Hydel projects threaten tribes
As many as 13 hydel projects proposed on the basin of Lohit river — snaking through Lohit and Anjaw districts of Arunachal Pradesh — have ruffled more than a few feathers.india Updated: Mar 13, 2012 23:06 IST
As many as 13 hydel projects proposed on the basin of Lohit river — snaking through Lohit and Anjaw districts of Arunachal Pradesh — have ruffled more than a few feathers.
Seven projects are planned on the main Lohit river in run-of-the-river cascade arrangement and six others on the tributaries in the Lohit basin with combined generation potential of more than 7,000 MW. Only the first project, Lower Demwe has so far got clearance.

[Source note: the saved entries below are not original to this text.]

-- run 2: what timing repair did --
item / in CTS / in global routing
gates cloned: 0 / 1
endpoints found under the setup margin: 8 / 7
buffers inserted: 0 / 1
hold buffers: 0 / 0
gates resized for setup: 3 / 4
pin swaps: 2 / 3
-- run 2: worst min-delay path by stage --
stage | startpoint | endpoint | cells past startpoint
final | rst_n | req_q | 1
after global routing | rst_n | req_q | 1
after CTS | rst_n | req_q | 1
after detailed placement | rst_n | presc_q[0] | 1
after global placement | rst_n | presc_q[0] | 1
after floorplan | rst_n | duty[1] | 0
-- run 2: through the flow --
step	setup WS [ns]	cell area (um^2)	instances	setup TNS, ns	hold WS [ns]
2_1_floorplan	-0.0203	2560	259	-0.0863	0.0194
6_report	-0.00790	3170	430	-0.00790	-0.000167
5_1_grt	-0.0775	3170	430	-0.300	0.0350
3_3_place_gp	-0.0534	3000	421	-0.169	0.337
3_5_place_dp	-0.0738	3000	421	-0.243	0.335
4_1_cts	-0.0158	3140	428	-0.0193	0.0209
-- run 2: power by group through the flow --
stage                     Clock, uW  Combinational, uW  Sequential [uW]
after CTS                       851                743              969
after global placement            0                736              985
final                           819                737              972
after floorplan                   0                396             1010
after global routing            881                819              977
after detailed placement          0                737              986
[config.mk]
export PLATFORM = sky130hd
export DESIGN_NAME = pipe_stage_reg
export DESIGN_NICKNAME = d
export VERILOG_FILES = /design/src/rtl/pipe_stage_reg.sv
export SDC_FILE = /design/constraint.sdc
export NUM_CORES = 1
export LEC_CHECK = 0
export ABC_AREA = 1
export CAP_MARGIN = 10
export CORE_AREA = 2 2 207 209
export CTS_BUF_LIST = sky130_fd_sc_hd__clkbuf_8
export DETAILED_ROUTE_END_ITERATION = 8
export DIE_AREA = 0 0 209 211
export HOLD_SLACK_MARGIN = 0.05
export PLACE_DENSITY = 0.67
export SYNTH_ARGS = -nofsm -noshare
export SYNTH_HDL_FRONTEND = slang
export SYNTH_SLANG_ARGS = --single-unit
[constraint.sdc]
create_clock -name clock -period 3.4 [get_ports clock]
set_input_delay 0.51 -clock clock [delete_from_list [all_inputs] [get_ports clock]]
set_output_delay 0.51 -clock clock [all_outputs]
set_load 0.005 [all_outputs]
[src/rtl/pipe_stage_reg.sv]
// Pipeline-stage register with valid/ready handshake, 2-entry skid buffer and synchronous flush.
// Define PIPE_STAGE_PERF_EN to add the stall_cnt/bubble_cnt performance counters.
module pipe_stage_reg #(
  parameter int CTRL_W = 16,
  parameter int DATA_W = 165,
  parameter int CNT_W  = 32
) (
  input  logic              clock,
  input  logic              reset,
  input  logic              flush,
  input  logic              in_valid,
  output logic              in_ready,
  input  logic [CTRL_W-1:0] in_ctrl,
  input  logic [DATA_W-1:0] in_data,
  output logic              out_valid,
  input  logic              out_ready,
  output logic [CTRL_W-1:0] out_ctrl,
  output logic [DATA_W-1:0] out_data
`ifdef PIPE_STAGE_PERF_EN
  ,
  output logic [CNT_W-1:0]  stall_cnt,
  output logic [CNT_W-1:0]  bubble_cnt
`endif
);

  // Encoding is {main valid, skid valid}; 2'b01 cannot be reached.
  typedef enum logic [1:0] {
    EMPTY = 2'b00,
    ONE   = 2'b10,
    FULL  = 2'b11
  } stateT;

  stateT state_q, state_d;

  logic [CTRL_W-1:0] mainCtrl_q, mainCtrl_d, skidCtrl_q, skidCtrl_d;
  logic [DATA_W-1:0] mainData_q, mainData_d, skidData_q, skidData_d;
  logic              acc, drn;
  logic              loadMainIn, loadMainSkid, loadSkid;

  assign acc = in_valid & in_ready;
  assign drn = out_valid & out_ready;

  always_ff @(posedge clock) begin
    if (reset) state_q <= EMPTY;
    else       state_q <= state_d;
  end

  // Flush squashes both entries and discards any concurrent accept.
  always_comb begin
    state_d      = state_q;
    loadMainIn   = 1'b0;
    loadMainSkid = 1'b0;
    loadSkid     = 1'b0;
    if (flush) begin
      state_d = EMPTY;
    end else begin
      case (state_q)
        EMPTY: begin
          if (acc) begin
            state_d    = ONE;
            loadMainIn = 1'b1;
          end
        end
        ONE: begin
          if (acc && drn) begin
            loadMainIn = 1'b1;
          end else if (drn) begin
            state_d = EMPTY;
          end else if (acc) begin
            state_d  = FULL;
            loadSkid = 1'b1;
          end
        end
        FULL: begin
          if (drn) begin
            state_d      = ONE;
            loadMainSkid = 1'b1;
          end
        end
        default: state_d = EMPTY;
      endcase
    end
  end

  always_comb begin
    in_ready  = (state_q != FULL);
    out_valid = state_q[1];
    out_ctrl  = state_q[1] ? mainCtrl_q : '0;
    out_data  = mainData_q;
  end

  always_comb begin
    mainCtrl_d = mainCtrl_q;
    mainData_d = mainData_q;
    skidCtrl_d = skidCtrl_q;
    skidData_d = skidData_q;
    if (loadMainIn) begin
      mainCtrl_d = in_ctrl;
      mainData_d = in_data;
    end else if (loadMainSkid) begin
      mainCtrl_d = skidCtrl_q;
      mainData_d = skidData_q;
    end
    if (loadSkid) begin
      skidCtrl_d = in_ctrl;
      skidData_d = in_data;
    end
  end

  always_ff @(posedge clock) begin
    if (reset) begin
      mainCtrl_q <= '0;
      mainData_q <= '0;
      skidCtrl_q <= '0;
      skidData_q <= '0;
    end else begin
      mainCtrl_q <= mainCtrl_d;
      mainData_q <= mainData_d;
      skidCtrl_q <= skidCtrl_d;
      skidData_q <= skidData_d;
    end
  end

`ifdef PIPE_STAGE_PERF_EN
  logic [CNT_W-1:0] stallCnt_q, bubbleCnt_q;

  // Counters survive flush; only reset clears them.
  always_ff @(posedge clock) begin
    if (reset) begin
      stallCnt_q  <= '0;
      bubbleCnt_q <= '0;
    end else begin
      if (out_valid && !out_ready) stallCnt_q <= stallCnt_q + CNT_W'(1);
      if (!out_valid)              bubbleCnt_q <= bubbleCnt_q + CNT_W'(1);
    end
  end

  assign stall_cnt  = stallCnt_q;
  assign bubble_cnt = bubbleCnt_q;
`else
  logic [CNT_W-1:0] perfUnused;
  assign perfUnused = '0;
`endif

endmodule

==> metrics.cfg, run 1 <==
[outcome]
status = complete, no violations

[logic_synthesis]
synth_top_area_share = 0.450
synth-warning-count = 0
ys_ff_latch = 364
synth.most_common_cell = nand2_1
synth-xor-area-share = 0
yosys.area.top_type = dfxtp_1
avgSynthCellArea_sq_um = 7.09
syn-num-nets = 2475
syn_inst = 2284
synth_top_family_by_area = simple AND/OR/NAND/NOR gates
async_reset_ff_frac = 0
yosysSeqAreaShare = 0.450
synth_commonest_cells = nand2_1, dfxtp_1, nand3_1
synth_edf_count = 0
yosys-top-cells-area = dfxtp_1, nand2_1, nand3_1
synth_compound_gate_area_share = 0.113
yosysUniqueCellTypes = 24
synthesis.area_sq_um = 16200
synthAdderAreaFrac = 0.00386
synth_mux_area_frac = 0
yosys.area_share.simple = 0.319
synth_flop_cell = dfxtp_1

[clocking]
clock_path_buffers = 3
cts_made_buffers = 67
cts_setup_buffers = 0
clkSlewWorstSetupHoldPaths_ns = 0.06
clock_tree.root_cell = clkbuf_8
cts_resized = 0
cts_sinks = 364
tritoncts = built
clock_latency_ns = 0.61
postCtsHoldBufs = 0
cts_max_level = 3

[power]
p_per_area_nw_per_um2 = 461
finalPower_w = 0.00979
ir_drop_mv = 0.331
p_leak_nw = 8.06

[grt]
grt_start_max_net_pins = 182
grt_overflow = 0
antenna_found_initial = 12
grt_pass1_wl_um = 86200
grtUsageTotal = 0.240
grt_pass1_vias = 15613

[hold_path]
worstHoldEndpoint = out_data[77]
worstHoldStart = reset
holdPathStages = 2
holdCritPathClass = in2reg

[detailed_routing]
drtIter0Drc = 1424
viasPerCell = 5.41
routedWlPerCell_um = 17.6
drc = 0
ant_nets = 0
routed_wirelength_um = 54800
drt-pass1-iter-count = 5
vias = 16888

[finish]
drive_gt1_frac = 0.0493
fillCellCount = 3963
design.final.nets = 2720
syn2layout_area_growth_pct = 31.0

[floorplanning]
die_y_um = 211
die-area_sq_um = 44100
core_area_sq_um = 41800
start_util = 0.388
ioPinCount = 369
rows = 75
die_x_um = 209

[worst_setup_path]
cp-end-kind = flop
reg2reg_from = state_q[1]
reg2reg_depth = 8
cp_max_fo = 152
start_kind = flop
critPathRequiredTime_ns = 3.91
setup.worst_path.class = reg2reg
r2r_slack_ns = 0.57
regToRegEndpoint = out_data[125]
cp.arrival_ns = 3.35

[placed_design]
dp_hpwl_um = 31600
place_ws_ns = 0.655
routabilityCongestion = 0.797
port_buffers = 368

[timing]
setup_tns_ns = 0
maxSlewHeadroom = 0.288
fmax_mhz = 353
slew_violations = 0
max_slew.worst_pin.slew_ns = 1.07
post-route-period-util = 0.832
rsz0062_at_grt = false
fin_ws_ns = 0.570
fin_crit_ns = 2.83
setup_viol = 0
skew_ns = 0.0358
finalHoldViolCount = 0

[job]
max_cap_violations = 0
**src/rtl/ex_mem_stage_pkg.sv**
```systemverilog
// Shared widths and payload bit layout for the EX/MEM pipeline register.
// Payload packing, MSB to LSB: result, store_data, rd, reg_write, mem_read, mem_write.
package ex_mem_stage_pkg;

   localparam int DEF_DATA_W     = 32;
   localparam int DEF_REG_ADDR_W = 5;

   function automatic int payload_w(input int data_w, input int reg_addr_w);
      return 2 * data_w + reg_addr_w + 3;
   endfunction

   localparam int MEM_WRITE_BIT = 0;
   localparam int MEM_READ_BIT  = 1;
   localparam int REG_WRITE_BIT = 2;
   localparam int RD_LSB        = 3;

   function automatic int store_lsb(input int reg_addr_w);
      return RD_LSB + reg_addr_w;
   endfunction

   function automatic int result_lsb(input int data_w, input int reg_addr_w);
      return store_lsb(reg_addr_w) + data_w;
   endfunction

   localparam int PAYLOAD_W  = payload_w(DEF_DATA_W, DEF_REG_ADDR_W);
   localparam int STORE_LSB  = store_lsb(DEF_REG_ADDR_W);
   localparam int RESULT_LSB = result_lsb(DEF_DATA_W, DEF_REG_ADDR_W);

endpackage

```
**src/rtl/ex_mem_stage_if.sv**
```systemverilog
// One valid/ready channel carrying an execute-stage op and its control payload.
interface ex_mem_stage_if
   import ex_mem_stage_pkg::*;
#(
   parameter int DATA_W     = DEF_DATA_W,
   parameter int REG_ADDR_W = DEF_REG_ADDR_W
);

   logic                  valid;
   logic                  ready;
   logic [DATA_W-1:0]     result;
   logic [DATA_W-1:0]     store_data;
   logic [REG_ADDR_W-1:0] rd;
   logic                  reg_write;
   logic                  mem_read;
   logic                  mem_write;
   logic                  cond_move;
   logic                  movn;

   modport master (
      output valid, result, store_data, rd, reg_write, mem_read, mem_write, cond_move, movn,
      input  ready
   );

   modport slave (
      input  valid, result, store_data, rd, reg_write, mem_read, mem_write, cond_move, movn,
      output ready
   );

endinterface

```
**src/rtl/ex_mem_stage_pipe_skid_buffer.sv**
```systemverilog
// Generic 2-entry valid/ready skid buffer with flush. Ready depends only on
// registered state, so there is no combinational path from out_ready to in_ready.
module pipe_skid_buffer
   import ex_mem_stage_pkg::*;
#(
   parameter int PAYLOAD_W = ex_mem_stage_pkg::PAYLOAD_W
) (
   input  logic                 clk,
   input  logic                 reset,
   input  logic                 flush,
   input  logic                 in_valid,
   output logic                 in_ready,
   input  logic [PAYLOAD_W-1:0] in_data,
   output logic                 out_valid,
   input  logic                 out_ready,
   output logic [PAYLOAD_W-1:0] out_data
);

   logic                 head_valid;
   logic                 skid_valid;
   logic [PAYLOAD_W-1:0] head_data;
   logic [PAYLOAD_W-1:0] skid_data;
   logic                 accept;
   logic                 head_free;

   assign in_ready  = !skid_valid && !reset;
   assign accept    = in_valid && in_ready && !flush;
   assign head_free = !head_valid || out_ready;

   // NOTE: state uses non-blocking assignments so every register samples
   // pre-edge values; the payload is reset too so outputs read 0 in reset.
   always_ff @(posedge clk) begin
      if (reset) begin
         head_valid <= 1'b0;
         skid_valid <= 1'b0;
         head_data  <= '0;
         skid_data  <= '0;
      end else if (flush) begin
         head_valid <= 1'b0;
         skid_valid <= 1'b0;
      end else if (head_free) begin
         if (skid_valid) begin
            head_data  <= skid_data;
            head_valid <= 1'b1;
            skid_valid <= accept;
            if (accept) skid_data <= in_data;
         end else begin
            head_valid <= accept;
            if (accept) head_data <= in_data;
         end
      end else if (accept) begin
         skid_valid <= 1'b1;
         skid_data  <= in_data;
      end
   end

   assign out_valid = head_valid;
   assign out_data  = head_data;

endmodule

```
**src/rtl/ex_mem_stage.sv**
```systemverilog
// EX/MEM pipeline register: resolves the register write enable at capture,
// buffers ops through a skid buffer and exposes the head as a forwarding source.
// Optional macro COND_MOVE_EN compiles in MOVZ/MOVN write-enable resolution.
module ex_mem_stage
   import ex_mem_stage_pkg::*;
#(
   parameter int DATA_W     = DEF_DATA_W,
   parameter int REG_ADDR_W = DEF_REG_ADDR_W
) (
   input  logic                  clk,
   input  logic                  reset,
   input  logic                  flush,
   ex_mem_stage_if.slave         ex,
   ex_mem_stage_if.master        mem,
   output logic                  fwd_valid,
   output logic [REG_ADDR_W-1:0] fwd_rd,
   output logic [DATA_W-1:0]     fwd_result
);

   localparam int PW     = payload_w(DATA_W, REG_ADDR_W);
   localparam int ST_LSB = store_lsb(REG_ADDR_W);
   localparam int RS_LSB = result_lsb(DATA_W, REG_ADDR_W);

   logic          cmove_ok;
   logic          reg_write_res;
   logic [PW-1:0] in_data;
   logic [PW-1:0] head_data;
   logic          head_valid;

`ifdef COND_MOVE_EN
   always_comb begin
      cmove_ok = 1'b1;
      if (ex.cond_move) cmove_ok = ex.movn ? (|ex.store_data) : ~(|ex.store_data);
   end
`else
   logic unused_cmove;
   assign unused_cmove = ex.cond_move ^ ex.movn;
   assign cmove_ok     = 1'b1;
`endif

   // Writes to $zero are dropped here so the memory stage never sees them.
   assign reg_write_res = ex.reg_write && cmove_ok && (|ex.rd);

   assign in_data = {ex.result, ex.store_data, ex.rd, reg_write_res, ex.mem_read, ex.mem_write};

   pipe_skid_buffer #(.PAYLOAD_W(PW)) u_skid (
      .clk       (clk),
      .reset     (reset),
      .flush     (flush),
      .in_valid  (ex.valid),
      .in_ready  (ex.ready),
      .in_data   (in_data),
      .out_valid (head_valid),
      .out_ready (mem.ready),
      .out_data  (head_data)
   );

   assign mem.valid      = head_valid;
   assign mem.result     = head_data[RS_LSB +: DATA_W];
   assign mem.store_data = head_data[ST_LSB +: DATA_W];
   assign mem.rd         = head_data[RD_LSB +: REG_ADDR_W];
   assign mem.reg_write  = head_data[REG_WRITE_BIT];
   assign mem.mem_read   = head_data[MEM_READ_BIT];
   assign mem.mem_write  = head_data[MEM_WRITE_BIT];
   assign mem.cond_move  = 1'b0;
   assign mem.movn       = 1'b0;

   assign fwd_valid  = head_valid && head_data[REG_WRITE_BIT];
   assign fwd_rd     = head_data[RD_LSB +: REG_ADDR_W];
   assign fwd_result = head_data[RS_LSB +: DATA_W];

endmodule

```
**src/flat_wrapper.sv**
```systemverilog
// flat-port wrapper written by rule: the top's interface ports become plain ports
module ex_mem_stage_flat import ex_mem_stage_pkg::*;
#(
   parameter int DATA_W     = DEF_DATA_W,
   parameter int REG_ADDR_W = DEF_REG_ADDR_W
)
  (clk, reset, flush, fwd_valid, fwd_rd, fwd_result, ex_valid, ex_result, ex_store_data, ex_rd, ex_reg_write, ex_mem_read, ex_mem_write, ex_cond_move, ex_movn, ex_ready, mem_valid, mem_result, mem_store_data, mem_rd, mem_reg_write, mem_mem_read, mem_mem_write, mem_cond_move, mem_movn, mem_ready);
  ex_mem_stage_if #(.DATA_W(DATA_W), .REG_ADDR_W(REG_ADDR_W)) ex_i ();
  ex_mem_stage_if #(.DATA_W(DATA_W), .REG_ADDR_W(REG_ADDR_W)) mem_i ();
  input  logic clk;
  input  logic reset;
  input  logic flush;
  output logic fwd_valid;
  output logic [REG_ADDR_W-1:0] fwd_rd;
  output logic [DATA_W-1:0] fwd_result;
  input wire logic [$bits(ex_i.valid)-1:0] ex_valid;
  input wire logic [$bits(ex_i.result)-1:0] ex_result;
  input wire logic [$bits(ex_i.store_data)-1:0] ex_store_data;
  input wire logic [$bits(ex_i.rd)-1:0] ex_rd;
  input wire logic [$bits(ex_i.reg_write)-1:0] ex_reg_write;
  input wire logic [$bits(ex_i.mem_read)-1:0] ex_mem_read;
  input wire logic [$bits(ex_i.mem_write)-1:0] ex_mem_write;
  input wire logic [$bits(ex_i.cond_move)-1:0] ex_cond_move;
  input wire logic [$bits(ex_i.movn)-1:0] ex_movn;
  output wire logic [$bits(ex_i.ready)-1:0] ex_ready;
  output wire logic [$bits(mem_i.valid)-1:0] mem_valid;
  output wire logic [$bits(mem_i.result)-1:0] mem_result;
  output wire logic [$bits(mem_i.store_data)-1:0] mem_store_data;
  output wire logic [$bits(mem_i.rd)-1:0] mem_rd;
  output wire logic [$bits(mem_i.reg_write)-1:0] mem_reg_write;
  output wire logic [$bits(mem_i.mem_read)-1:0] mem_mem_read;
  output wire logic [$bits(mem_i.mem_write)-1:0] mem_mem_write;
  output wire logic [$bits(mem_i.cond_move)-1:0] mem_cond_move;
  output wire logic [$bits(mem_i.movn)-1:0] mem_movn;
  input wire logic [$bits(mem_i.ready)-1:0] mem_ready;
  assign ex_i.valid = ex_valid;
  assign ex_i.result = ex_result;
  assign ex_i.store_data = ex_store_data;
  assign ex_i.rd = ex_rd;
  assign ex_i.reg_write = ex_reg_write;
  assign ex_i.mem_read = ex_mem_read;
  assign ex_i.mem_write = ex_mem_write;
  assign ex_i.cond_move = ex_cond_move;
  assign ex_i.movn = ex_movn;
  assign ex_ready = ex_i.ready;
  assign mem_valid = mem_i.valid;
  assign mem_result = mem_i.result;
  assign mem_store_data = mem_i.store_data;
  assign mem_rd = mem_i.rd;
  assign mem_reg_write = mem_i.reg_write;
  assign mem_mem_read = mem_i.mem_read;
  assign mem_mem_write = mem_i.mem_write;
  assign mem_cond_move = mem_i.cond_move;
  assign mem_movn = mem_i.movn;
  assign mem_i.ready = mem_ready;
  ex_mem_stage #(.DATA_W(DATA_W), .REG_ADDR_W(REG_ADDR_W)) u_core (.clk(clk), .reset(reset), .flush(flush), .ex(ex_i), .mem(mem_i), .fwd_valid(fwd_valid), .fwd_rd(fwd_rd), .fwd_result(fwd_result));
endmodule
```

Environmental issues have already been discussed, but the possible threat to the vulnerable demography of the Mishmi, the dominant community inhabiting the two districts, has not been debated.
The community with a population of about 25,000 — the 2001 census put it at 22,944 — feels the influx of labourers will threaten their land. In the past migrant labourer, who had come for road construction, married local girls and settled here.
Abray Manyu, advisor to late CM Dorjee Khandu, asked, “What is the need for so many projects? God knows, what diseases these thousands of labourers will bring in?”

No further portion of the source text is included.